CrossFit & Macros/Calories

I’ve been doing CrossFit religiously 3x/week for about the last two months, and I recently started tracking my macros. My results so far have been extremely inspiring, and I’ve definitely hit the point where going 3x/week is a habit, and I feel weird if I miss a day. Because I am/was overweight, I know it’s much easier to maintain or gain muscle while still losing fat compared to a lean person (being thick has SOME perks, eh? ). Any input on calorie deficit? From all the research I’ve done, you must have a calorie deficit to lose the fat. You build or maintain muscle through diet and strength training while maintain a caloric deficit. Would love some feedback/confirmation that my thinking and research is correct: I must always be at a caloric deficit to lose fat, and I need not worry about being calorie positive until my goal shifts away from primarily fat loss to primarily muscle gain. Thanks!!!

Replies

  • naldinger
    naldinger Posts: 8 Member
    I also do CrossFit 3x a week plus Olympic lifting. I can’t find a CrossFit log and do I eat the cams I burn or half? How do you stay low cal doing CrossFit? It takes so much out of me and I’m starving afterwards
  • 7elizamae
    7elizamae Posts: 758 Member
    I use a fitbit with a heart monitor during my crossfit workouts. That gives me a calorie burn for the workouts. And they really vary a lot!
  • Cahgetsfit
    Cahgetsfit Posts: 1,912 Member
    maybe a low calorie deficit because crossfit is quite demanding.

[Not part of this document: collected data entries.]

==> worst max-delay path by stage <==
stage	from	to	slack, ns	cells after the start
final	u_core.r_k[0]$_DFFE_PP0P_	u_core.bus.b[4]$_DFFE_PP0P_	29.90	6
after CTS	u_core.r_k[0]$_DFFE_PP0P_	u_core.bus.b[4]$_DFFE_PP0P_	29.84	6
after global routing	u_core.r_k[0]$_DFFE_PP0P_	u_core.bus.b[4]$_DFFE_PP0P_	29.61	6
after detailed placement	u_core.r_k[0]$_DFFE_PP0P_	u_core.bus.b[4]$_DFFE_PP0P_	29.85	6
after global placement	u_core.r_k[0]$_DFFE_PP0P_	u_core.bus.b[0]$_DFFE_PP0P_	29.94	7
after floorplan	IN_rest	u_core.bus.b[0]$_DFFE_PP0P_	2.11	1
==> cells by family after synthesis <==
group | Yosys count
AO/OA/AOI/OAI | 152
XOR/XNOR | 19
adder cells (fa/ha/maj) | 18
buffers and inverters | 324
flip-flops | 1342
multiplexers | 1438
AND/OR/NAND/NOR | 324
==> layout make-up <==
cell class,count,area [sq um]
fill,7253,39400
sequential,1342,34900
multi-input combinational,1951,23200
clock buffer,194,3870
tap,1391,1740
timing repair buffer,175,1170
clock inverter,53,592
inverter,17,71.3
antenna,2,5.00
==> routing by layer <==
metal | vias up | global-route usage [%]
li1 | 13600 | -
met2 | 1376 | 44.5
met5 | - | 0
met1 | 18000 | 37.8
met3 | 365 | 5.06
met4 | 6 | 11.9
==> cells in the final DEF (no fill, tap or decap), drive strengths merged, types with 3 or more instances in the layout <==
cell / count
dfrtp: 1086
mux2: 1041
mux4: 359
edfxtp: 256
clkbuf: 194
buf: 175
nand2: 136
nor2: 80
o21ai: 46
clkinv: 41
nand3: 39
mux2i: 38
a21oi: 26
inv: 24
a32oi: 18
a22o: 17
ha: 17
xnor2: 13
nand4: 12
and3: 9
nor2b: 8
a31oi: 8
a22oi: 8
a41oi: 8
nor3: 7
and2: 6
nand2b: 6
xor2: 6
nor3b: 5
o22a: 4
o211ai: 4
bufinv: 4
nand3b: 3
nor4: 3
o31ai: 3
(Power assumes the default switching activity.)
### config.mk
export PLATFORM = sky130hd
export DESIGN_NAME = whack_round_ctrl_flat
export DESIGN_NICKNAME = d
export VERILOG_FILES = /design/src/rtl/whack_round_ctrl_pkg.sv /design/src/rtl/whack_round_ctrl_if.sv /design/src/rtl/whack_round_ctrl_rise_detect.sv /design/src/rtl/whack_round_ctrl.sv /design/src/flat_wrapper.sv
export SDC_FILE = /design/constraint.sdc
export NUM_CORES = 1
export LEC_CHECK = 0
export BUFFER_PORTS_ARGS = -buffer_cell sky130_fd_sc_hd__buf_2
export CAP_MARGIN = 20
export CORE_ASPECT_RATIO = 1.4
export CORE_MARGIN = 1
export CORE_UTILIZATION = 35
export CTS_BUF_LIST = sky130_fd_sc_hd__clkbuf_4
export DETAILED_ROUTE_END_ITERATION = 8
export SLEW_MARGIN = 20
export SYNTH_ARGS = -nofsm -noshare
export SYNTH_HDL_FRONTEND = slang
export SYNTH_HIERARCHICAL = 1
export SYNTH_SLANG_ARGS = --single-unit
export TNS_END_PERCENT = 100
### constraint.sdc
create_clock -name ClockIn -period 2.3 [get_ports ClockIn]
set_input_delay 0.345 -clock ClockIn [delete_from_list [all_inputs] [get_ports ClockIn]]
set_output_delay 0.345 -clock ClockIn [all_outputs]
set_load 0.05 [all_outputs]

    @naldinger maybe you should use a TDEE calculator instead of the MFP "eat back calories" model. That way you don't need to worry about exact calorie burn to "eat back" you just enter 1 calorie burnt for exercise.

  • naldinger
    naldinger Posts: 8 Member
    Cahgetsfit wrote: »
    maybe a low calorie deficit because crossfit is quite demanding.

    @naldinger maybe you should use a TDEE calculator instead of the MFP "eat back calories" model. That way you don't need to worry about exact calorie burn to "eat back" you just enter 1 calorie burnt for exercise.

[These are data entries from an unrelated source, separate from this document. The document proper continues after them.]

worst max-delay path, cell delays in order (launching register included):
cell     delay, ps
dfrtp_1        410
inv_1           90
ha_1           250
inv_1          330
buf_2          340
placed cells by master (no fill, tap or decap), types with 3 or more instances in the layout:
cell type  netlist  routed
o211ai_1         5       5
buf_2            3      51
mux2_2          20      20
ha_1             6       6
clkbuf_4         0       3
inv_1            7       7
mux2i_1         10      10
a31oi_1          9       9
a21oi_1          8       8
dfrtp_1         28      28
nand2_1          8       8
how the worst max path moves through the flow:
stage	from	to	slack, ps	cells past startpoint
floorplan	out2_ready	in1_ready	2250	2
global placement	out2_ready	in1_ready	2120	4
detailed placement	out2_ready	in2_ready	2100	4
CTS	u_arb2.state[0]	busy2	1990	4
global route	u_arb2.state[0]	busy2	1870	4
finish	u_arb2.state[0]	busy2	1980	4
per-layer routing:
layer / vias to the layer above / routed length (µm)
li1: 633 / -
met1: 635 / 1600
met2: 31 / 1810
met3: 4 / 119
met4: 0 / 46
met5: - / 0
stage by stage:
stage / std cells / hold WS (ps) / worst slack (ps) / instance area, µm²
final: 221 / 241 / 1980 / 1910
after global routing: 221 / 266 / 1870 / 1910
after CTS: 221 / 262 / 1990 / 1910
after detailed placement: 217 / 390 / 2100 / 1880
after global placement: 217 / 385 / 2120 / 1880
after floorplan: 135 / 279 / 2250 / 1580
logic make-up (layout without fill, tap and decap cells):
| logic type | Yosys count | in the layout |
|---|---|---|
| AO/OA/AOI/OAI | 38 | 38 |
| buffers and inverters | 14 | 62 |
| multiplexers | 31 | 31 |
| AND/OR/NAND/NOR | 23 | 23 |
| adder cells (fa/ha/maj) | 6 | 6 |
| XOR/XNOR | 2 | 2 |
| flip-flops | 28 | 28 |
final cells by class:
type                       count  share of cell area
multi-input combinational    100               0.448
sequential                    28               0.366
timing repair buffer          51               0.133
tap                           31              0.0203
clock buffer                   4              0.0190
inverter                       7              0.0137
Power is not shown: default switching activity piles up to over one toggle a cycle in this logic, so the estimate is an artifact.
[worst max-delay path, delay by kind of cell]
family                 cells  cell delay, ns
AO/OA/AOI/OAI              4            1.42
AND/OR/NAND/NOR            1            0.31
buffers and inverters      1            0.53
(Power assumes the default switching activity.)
**config.mk**
```make
export PLATFORM = sky130hd
export DESIGN_NAME = cache_line_filler
export DESIGN_NICKNAME = d
export VERILOG_FILES = /design/src/rtl/cache_fill_pkg.sv /design/src/rtl/fill_watchdog.sv /design/src/rtl/cache_line_filler.sv
export SDC_FILE = /design/constraint.sdc
export NUM_CORES = 1
export LEC_CHECK = 0
export BUFFER_PORTS_ARGS = -buffer_cell sky130_fd_sc_hd__buf_2
export CAP_MARGIN = 20
export CORE_MARGIN = 2
export CORE_UTILIZATION = 30
export DETAILED_ROUTE_END_ITERATION = 10
export SLEW_MARGIN = 20
export SYNTH_ARGS = -nofsm -noshare
export SYNTH_HDL_FRONTEND = slang
export SYNTH_SLANG_ARGS = --single-unit
```
**constraint.sdc**
```tcl
create_clock -name wb_clk_i -period 4.4 [get_ports wb_clk_i]
set_input_delay 0.22 -clock wb_clk_i [delete_from_list [all_inputs] [get_ports wb_clk_i]]
set_output_delay 0.22 -clock wb_clk_i [all_outputs]
set_load 0.005 [all_outputs]
```
`config.mk`:
```
export PLATFORM = sky130hd
export DESIGN_NAME = uart_packet_controller_flat
export DESIGN_NICKNAME = d
export VERILOG_FILES = /design/src/rtl/uart_packet_controller_if.sv /design/src/rtl/uart_packet_controller.sv /design/src/flat_wrapper.sv
export SDC_FILE = /design/constraint.sdc
export NUM_CORES = 1
export LEC_CHECK = 0
export CAP_MARGIN = 30
export CORE_ASPECT_RATIO = 1.5
export CORE_MARGIN = 3
export CORE_UTILIZATION = 44
export CTS_CLUSTER_DIAMETER = 80
export DETAILED_ROUTE_END_ITERATION = 12
export PLACE_DENSITY = 0.69
export REMOVE_ABC_BUFFERS = 1
export SYNTH_ARGS = -nofsm -noshare
export SYNTH_HDL_FRONTEND = slang
export SYNTH_SLANG_ARGS = --single-unit
```
`constraint.sdc`:
```
create_clock -name i_CLK -period 2.8 [get_ports i_CLK]
set_input_delay 0.28 -clock i_CLK [delete_from_list [all_inputs] [get_ports i_CLK]]
set_output_delay 0.28 -clock i_CLK [all_outputs]
set_load 0.05 [all_outputs]
```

    So I did my tdee and it is giving me 2188..so I’m guessing that I have to subtract about 500 to be in a calorie deficit? I’m kinda new to this numbers thing so bare with me lol

  • Cahgetsfit
    Cahgetsfit Posts: 1,912 Member
    naldinger wrote: »
    Cahgetsfit wrote: »
    maybe a low calorie deficit because crossfit is quite demanding.

    @naldinger maybe you should use a TDEE calculator instead of the MFP "eat back calories" model. That way you don't need to worry about exact calorie burn to "eat back" you just enter 1 calorie burnt for exercise.

    So I did my tdee and it is giving me 2188..so I’m guessing that I have to subtract about 500 to be in a calorie deficit? I’m kinda new to this numbers thing so bare with me lol

    Oh you lucky woman! yes, remove about 25% of that or ~500 calories and hey presto. You get to eat ~1500/1600 per day.

    See how you go in terms of feeling hungry. Something I do is "save" a bit of calories, so for example from Sun-Fri I will eat 1500 and then on Saturday I allow myself 1800-2000. Overall for the week i'm still under but I get to look forward to more food on one day and it helps a lot.

    I don't like being hungry. The "refeed" day keeps me going :)

    If you are feeling super hungry, eat a little bit more. You will still be in a deficit anyway. Even if you eat 1700 per day. Less of a deficit, but still there.

    Good luck!
  • naldinger
    naldinger Posts: 8 Member
    Cahgetsfit wrote: »
    naldinger wrote: »
    Cahgetsfit wrote: »
    maybe a low calorie deficit because crossfit is quite demanding.

    @naldinger maybe you should use a TDEE calculator instead of the MFP "eat back calories" model. That way you don't need to worry about exact calorie burn to "eat back" you just enter 1 calorie burnt for exercise.

    So I did my tdee and it is giving me 2188..so I’m guessing that I have to subtract about 500 to be in a calorie deficit? I’m kinda new to this numbers thing so bare with me lol

    Oh you lucky woman! yes, remove about 25% of that or ~500 calories and hey presto. You get to eat ~1500/1600 per day.

    See how you go in terms of feeling hungry. Something I do is "save" a bit of calories, so for example from Sun-Fri I will eat 1500 and then on Saturday I allow myself 1800-2000. Overall for the week i'm still under but I get to look forward to more food on one day and it helps a lot.

    I don't like being hungry. The "refeed" day keeps me going :)

    If you are feeling super hungry, eat a little bit more. You will still be in a deficit anyway. Even if you eat 1700 per day. Less of a deficit, but still there.

    Good luck!
    Thank you so much for your help!